Saved entries:
--------

**src/hdl/ifb_pkg.sv**
```systemverilog
/*
 * Constants, field layouts and helper functions for the interrupt
 * flag and enable bank. Assumes one 50 MHz clock; every register is one
 * byte at a word-aligned AXI4-Lite address.
 */
package ifb_pkg;
	localparam int NUM_REGS   = 10;
	localparam int IDX_W      = 4;
	localparam int REG_W      = 8;
	localparam int HALF_W     = 4;
	localparam int NUM_GROUPS = 7;
	localparam int NUM_TIMERS = 4;
	localparam int HALL_CH    = 3;
	localparam int PWM_CH     = 3;
	localparam int NUM_VEC    = 8;
	localparam int EDGE_W     = 2;
	localparam int AXI_AW     = 32;
	localparam int AXI_DW     = 32;
	localparam int STRB_W     = 4;

	localparam logic [IDX_W-1:0] IDX_CTRL2      = 4'h0;
	localparam logic [IDX_W-1:0] IDX_CTRL3      = 4'h1;
	localparam logic [IDX_W-1:0] IDX_MF_HALL    = 4'h2;
	localparam logic [IDX_W-1:0] IDX_MF_CAPADC  = 4'h3;
	localparam logic [IDX_W-1:0] IDX_MF_PWM     = 4'h4;
	localparam logic [IDX_W-1:0] IDX_MF_TIMER2  = 4'h5;
	localparam logic [IDX_W-1:0] IDX_MF_TIMER0  = 4'h6;
	localparam logic [IDX_W-1:0] IDX_MF_TIMER1  = 4'h7;
	localparam logic [IDX_W-1:0] IDX_MF_TIMER3  = 4'h8;
	localparam logic [IDX_W-1:0] IDX_EDGE_SEL   = 4'h9;

	localparam logic [REG_W-1:0] REG_RESET   = 8'h00;
	localparam logic [REG_W-1:0] MASK_FULL   = 8'hff;
	localparam logic [REG_W-1:0] MASK_HALL   = 8'h77;
	localparam logic [REG_W-1:0] MASK_TIMER  = 8'h33;
	localparam logic [REG_W-1:0] MASK_EDGE   = 8'h3f;
	localparam logic [1:0]       ALIGN_ZERO  = 2'h0;
	localparam logic [1:0]       RESP_OKAY   = 2'h0;
	localparam logic [1:0]       RESP_SLVERR = 2'h2;

	localparam int BIT_G2_FLAG    = 4;
	localparam int BIT_TB_FLAG    = 7;
	localparam int BIT_TB_EN      = 3;
	localparam int BIT_CAP_MATCH  = 7;
	localparam int BIT_HALL_RSV_H = 7;
	localparam int BIT_HALL_RSV_L = 3;
	localparam int VEC_G2         = 0;
	localparam int VEC_TB         = 7;

	typedef enum logic [1:0] {EDGE_OFF, EDGE_RISE, EDGE_FALL, EDGE_BOTH} ifb_edge_t;

	function automatic logic [REG_W-1:0] regMask(input logic [IDX_W-1:0] idx);
		if (idx == IDX_MF_HALL)
			return MASK_HALL;
		else if (idx >= IDX_MF_TIMER2 && idx <= IDX_MF_TIMER3)
			return MASK_TIMER;
		else if (idx == IDX_EDGE_SEL)
			return MASK_EDGE;
		else
			return MASK_FULL;
	endfunction

	// Flag nibble sits four bits above its enable nibble in every register but edge select
	function automatic logic [HALF_W-1:0] pending(input logic [REG_W-1:0] r);
		return r[REG_W-1:HALF_W] & r[HALF_W-1:0];
	endfunction

	function automatic logic [REG_W-1:0] flagsAt(input logic [HALF_W-1:0] f);
		return {f, {HALF_W{1'b0}}};
	endfunction
endpackage

```
**src/hdl/ifb_hall_if.sv**
```systemverilog
/*
 * Carries filtered Hall levels and edge selection to the edge detector
 * and its one-cycle hit pulses back. Assumes both ends share mclk.
 */
`timescale 1ns/1ps
`default_nettype none
interface ifb_hall_if;
	logic [ifb_pkg::HALL_CH-1:0]                  level;
	logic [ifb_pkg::HALL_CH*ifb_pkg::EDGE_W-1:0]  edgeSel;
	logic [ifb_pkg::HALL_CH-1:0]                  hit;
	modport detector (input level, input edgeSel, output hit);
	modport bank (output level, output edgeSel, input hit);
endinterface
`default_nettype wire

```
**src/hdl/ifb_bank.sv**
```systemverilog
/*
 * Interrupt request flag and enable bank with an AXI4-Lite slave.
 * Assumes event inputs are one-cycle pulses synchronous to mclk, the CPU
 * sequencer pulses vectorServiced when it takes a vector, and the global
 * enable comes from outside this bank.
 */
`timescale 1ns/1ps
`default_nettype none
module ifb_bank (
	input  wire logic                          mclk,
	input  wire logic                          sys_rst,
	input  wire logic                          s_axi_awvalid,
	output var  logic                          s_axi_awready,
	input  wire logic [ifb_pkg::AXI_AW-1:0]    s_axi_awaddr,
	input  wire logic                          s_axi_wvalid,
	output var  logic                          s_axi_wready,
	input  wire logic [ifb_pkg::AXI_DW-1:0]    s_axi_wdata,
	input  wire logic [ifb_pkg::STRB_W-1:0]    s_axi_wstrb,
	output var  logic                          s_axi_bvalid,
	input  wire logic                          s_axi_bready,
	output var  logic [1:0]                    s_axi_bresp,
	input  wire logic                          s_axi_arvalid,
	output var  logic                          s_axi_arready,
	input  wire logic [ifb_pkg::AXI_AW-1:0]    s_axi_araddr,
	output var  logic                          s_axi_rvalid,
	input  wire logic                          s_axi_rready,
	output var  logic [ifb_pkg::AXI_DW-1:0]    s_axi_rdata,
	output var  logic [1:0]                    s_axi_rresp,
	input  wire logic [ifb_pkg::HALL_CH-1:0]   hallLevel,
	input  wire logic                          capMatchEvent,
	input  wire logic                          capOverflowEvent,
	input  wire logic                          adcLimitEvent,
	input  wire logic                          adcDoneEvent,
	input  wire logic                          pwmPeriodEvent,
	input  wire logic [ifb_pkg::PWM_CH-1:0]    pwmDutyEvent,
	input  wire logic [ifb_pkg::NUM_TIMERS-1:0] timerCmpAEvent,
	input  wire logic [ifb_pkg::NUM_TIMERS-1:0] timerCmpPEvent,
	input  wire logic                          timebaseEvent,
	input  wire logic                          eepromEvent,
	input  wire logic                          uartEvent,
	input  wire logic                          globalIrqEnable,
	input  wire logic [ifb_pkg::NUM_VEC-1:0]   vectorServiced,
	output var  logic [ifb_pkg::NUM_VEC-1:0]   irqRequest,
	output var  logic [1:0]                    groupLowPending
);
	import ifb_pkg::*;

	logic [REG_W-1:0]      regBank      [NUM_REGS];
	logic [REG_W-1:0]      next_regBank [NUM_REGS];
	logic [REG_W-1:0]      setBits      [NUM_REGS];
	logic [NUM_GROUPS-1:0] anyPend;
	logic [NUM_GROUPS-1:0] pendPrev;
	logic [NUM_GROUPS-1:0] next_pendPrev;
	logic [NUM_GROUPS-1:0] groupRise;
	logic [NUM_VEC-1:0]    next_irqRequest;
	logic [1:0]            next_groupLowPending;

	logic                  next_awready;
	logic                  next_wready;
	logic                  next_bvalid;
	logic [1:0]            next_bresp;
	logic [AXI_AW-1:0]     awAddr;
	logic [AXI_AW-1:0]     next_awAddr;
	logic [AXI_DW-1:0]     wData;
	logic [AXI_DW-1:0]     next_wData;
	logic [STRB_W-1:0]     wStrb;
	logic [STRB_W-1:0]     next_wStrb;
	logic                  next_arready;
	logic                  next_rvalid;
	logic [AXI_DW-1:0]     next_rdata;
	logic [1:0]            next_rresp;
	logic                  doWrite;
	logic [IDX_W:0]        wrDec;
	logic [IDX_W:0]        rdDec;

	ifb_hall_if hallBus ();

	function automatic logic [IDX_W:0] decodeAddr(input logic [AXI_AW-1:0] a);
		logic [AXI_AW-3:0] word;
		word = a[AXI_AW-1:2];
		if (a[1:0] != ALIGN_ZERO)
			return '0;
		else if (word < NUM_REGS)
			return {1'b1, word[IDX_W-1:0]};
		else
			return '0;
	endfunction

	assign hallBus.level   = hallLevel;
	assign hallBus.edgeSel = regBank[IDX_EDGE_SEL][HALL_CH*EDGE_W-1:0];

	ifb_hall_edge u_hall_edge (
		.mclk    (mclk),
		.sys_rst (sys_rst),
		.hall    (hallBus.detector)
	);

	// Groups 0..6 map onto the hall..timer3 registers in address order
	always_comb begin
		for (int g = 0; g < NUM_GROUPS; g++) begin
			anyPend[g] = |pending(regBank[IDX_MF_HALL + g]);
		end
		next_pendPrev = anyPend;
		// Edge of the pending level, so a serviced group does not re-fire at once
		groupRise = anyPend & ~pendPrev;
	end

	// Events set flags whatever their enable says
	always_comb begin
		setBits[IDX_CTRL2]     = flagsAt(groupRise[5:2]);
		setBits[IDX_CTRL3]     = flagsAt({timebaseEvent, groupRise[6], eepromEvent,
			uartEvent});
		setBits[IDX_MF_HALL]   = flagsAt({1'b0, hallBus.hit});
		setBits[IDX_MF_CAPADC] = flagsAt({capMatchEvent, capOverflowEvent, adcLimitEvent,
			adcDoneEvent});
		setBits[IDX_MF_PWM]    = flagsAt({pwmPeriodEvent, pwmDutyEvent});
		setBits[IDX_MF_TIMER2] = flagsAt({2'h0, timerCmpAEvent[2], timerCmpPEvent[2]});
		setBits[IDX_MF_TIMER0] = flagsAt({2'h0, timerCmpAEvent[0], timerCmpPEvent[0]});
		setBits[IDX_MF_TIMER1] = flagsAt({2'h0, timerCmpAEvent[1], timerCmpPEvent[1]});
		setBits[IDX_MF_TIMER3] = flagsAt({2'h0, timerCmpAEvent[3], timerCmpPEvent[3]});
		setBits[IDX_EDGE_SEL]  = REG_RESET;
	end

	// Write first, then service clear, then set: an event in the clearing cycle wins
	always_comb begin
		for (int i = 0; i < NUM_REGS; i++) begin
			next_regBank[i] = regBank[i];
			if (doWrite && wrDec[IDX_W] && wrDec[IDX_W-1:0] == i && wStrb[0])
				next_regBank[i] = wData[REG_W-1:0] & regMask(IDX_W'(i));
		end
		next_regBank[IDX_CTRL2] = next_regBank[IDX_CTRL2]
			& ~flagsAt(vectorServiced[HALF_W-1:0]);
		next_regBank[IDX_CTRL3] = next_regBank[IDX_CTRL3]
			& ~flagsAt(vectorServiced[NUM_VEC-1:HALF_W]);
		for (int i = 0; i < NUM_REGS; i++) begin
			next_regBank[i] = next_regBank[i] | setBits[i];
		end
	end

	// Request needs flag, enable and global enable together
	always_comb begin
		next_irqRequest = {pending(regBank[IDX_CTRL3]), pending(regBank[IDX_CTRL2])}
			& {NUM_VEC{globalIrqEnable}};
		next_groupLowPending = anyPend[1:0];
	end

	always_ff @(posedge mclk) begin
		if (sys_rst) begin
			for (int i = 0; i < NUM_REGS; i++) begin
				regBank[i] <= REG_RESET;
			end
			pendPrev <= '0;
			irqRequest <= '0;
			groupLowPending <= '0;
		end else begin
			regBank <= next_regBank;
			pendPrev <= next_pendPrev;
			irqRequest <= next_irqRequest;
			groupLowPending <= next_groupLowPending;
		end
	end

	// Write path: address and data are parked until both are held
	always_comb begin
		doWrite = !s_axi_awready && !s_axi_wready && !s_axi_bvalid;
		wrDec = decodeAddr(awAddr);
		next_awready = s_axi_awready;
		next_wready = s_axi_wready;
		next_bvalid = s_axi_bvalid;
		next_bresp = s_axi_bresp;
		next_awAddr = awAddr;
		next_wData = wData;
		next_wStrb = wStrb;
		if (s_axi_awvalid && s_axi_awready) begin
			next_awready = 1'b0;
			next_awAddr = s_axi_awaddr;
		end
		if (s_axi_wvalid && s_axi_wready) begin
			next_wready = 1'b0;
			next_wData = s_axi_wdata;
			next_wStrb = s_axi_wstrb;
		end
		if (doWrite) begin
			next_bvalid = 1'b1;
			next_bresp = wrDec[IDX_W] ? RESP_OKAY : RESP_SLVERR;
		end else if (s_axi_bvalid && s_axi_bready) begin
			next_bvalid = 1'b0;
			next_awready = 1'b1;
			next_wready = 1'b1;
		end
	end

	// Read path: one read in flight, answered in the cycle after the address
	always_comb begin
		rdDec = decodeAddr(s_axi_araddr);
		next_arready = s_axi_arready;
		next_rvalid = s_axi_rvalid;
		next_rdata = s_axi_rdata;
		next_rresp = s_axi_rresp;
		if (s_axi_arvalid && s_axi_arready) begin
			next_arready = 1'b0;
			next_rvalid = 1'b1;
			next_rdata = '0;
			next_rresp = RESP_SLVERR;
			if (rdDec[IDX_W]) begin
				next_rdata = {{(AXI_DW-REG_W){1'b0}}, regBank[rdDec[IDX_W-1:0]]};
				next_rresp = RESP_OKAY;
			end
		end else if (s_axi_rvalid && s_axi_rready) begin
			next_rvalid = 1'b0;
			next_arready = 1'b1;
		end
	end

	always_ff @(posedge mclk) begin
		if (sys_rst) begin
			s_axi_awready <= 1'b1;
			s_axi_wready <= 1'b1;
			s_axi_bvalid <= 1'b0;
			s_axi_bresp <= RESP_OKAY;
			awAddr <= '0;
			wData <= '0;
			wStrb <= '0;
			s_axi_arready <= 1'b1;
			s_axi_rvalid <= 1'b0;
			s_axi_rdata <= '0;
			s_axi_rresp <= RESP_OKAY;
		end else begin
			s_axi_awready <= next_awready;
			s_axi_wready <= next_wready;
			s_axi_bvalid <= next_bvalid;
			s_axi_bresp <= next_bresp;
			awAddr <= next_awAddr;
			wData <= next_wData;
			wStrb <= next_wStrb;
			s_axi_arready <= next_arready;
			s_axi_rvalid <= next_rvalid;
			s_axi_rdata <= next_rdata;
			s_axi_rresp <= next_rresp;
		end
	end
endmodule
`default_nettype wire

```
**src/hdl/ifb_hall_edge.sv**
```systemverilog
/*
 * Hall edge detector: one registered hit pulse per selected edge.
 * Assumes the filtered Hall levels are synchronous to mclk.
 */
`timescale 1ns/1ps
`default_nettype none
module ifb_hall_edge (
	input  wire logic         mclk,
	input  wire logic         sys_rst,
	ifb_hall_if.detector      hall
);
	import ifb_pkg::*;

	logic [HALL_CH-1:0] levelPrev;
	logic [HALL_CH-1:0] next_levelPrev;
	logic [HALL_CH-1:0] hitReg;
	logic [HALL_CH-1:0] next_hitReg;
	logic               primed;
	logic               next_primed;

	function automatic logic edgeHit(input ifb_edge_t sel, input logic prev, input logic now);
		case (sel)
			EDGE_RISE: return !prev && now;
			EDGE_FALL: return prev && !now;
			EDGE_BOTH: return prev != now;
			default:   return 1'b0;
		endcase
	endfunction

	// No edge is reported until one level has been seen after reset
	always_comb begin
		next_levelPrev = hall.level;
		next_primed = 1'b1;
		for (int c = 0; c < HALL_CH; c++) begin
			next_hitReg[c] = primed && edgeHit(ifb_edge_t'(hall.edgeSel[c*EDGE_W +: EDGE_W]),
				levelPrev[c], hall.level[c]);
		end
	end

	always_ff @(posedge mclk) begin
		if (sys_rst) begin
			levelPrev <= '0;
			hitReg <= '0;
			primed <= 1'b0;
		end else begin
			levelPrev <= next_levelPrev;
			hitReg <= next_hitReg;
			primed <= next_primed;
		end
	end

	assign hall.hit = hitReg;
endmodule
`default_nettype wire

```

--------

WORK ORDER:
Please tally the lines above that include the word "pwmDutyEvent" and answer with the number by itself.

OUTPUT:
2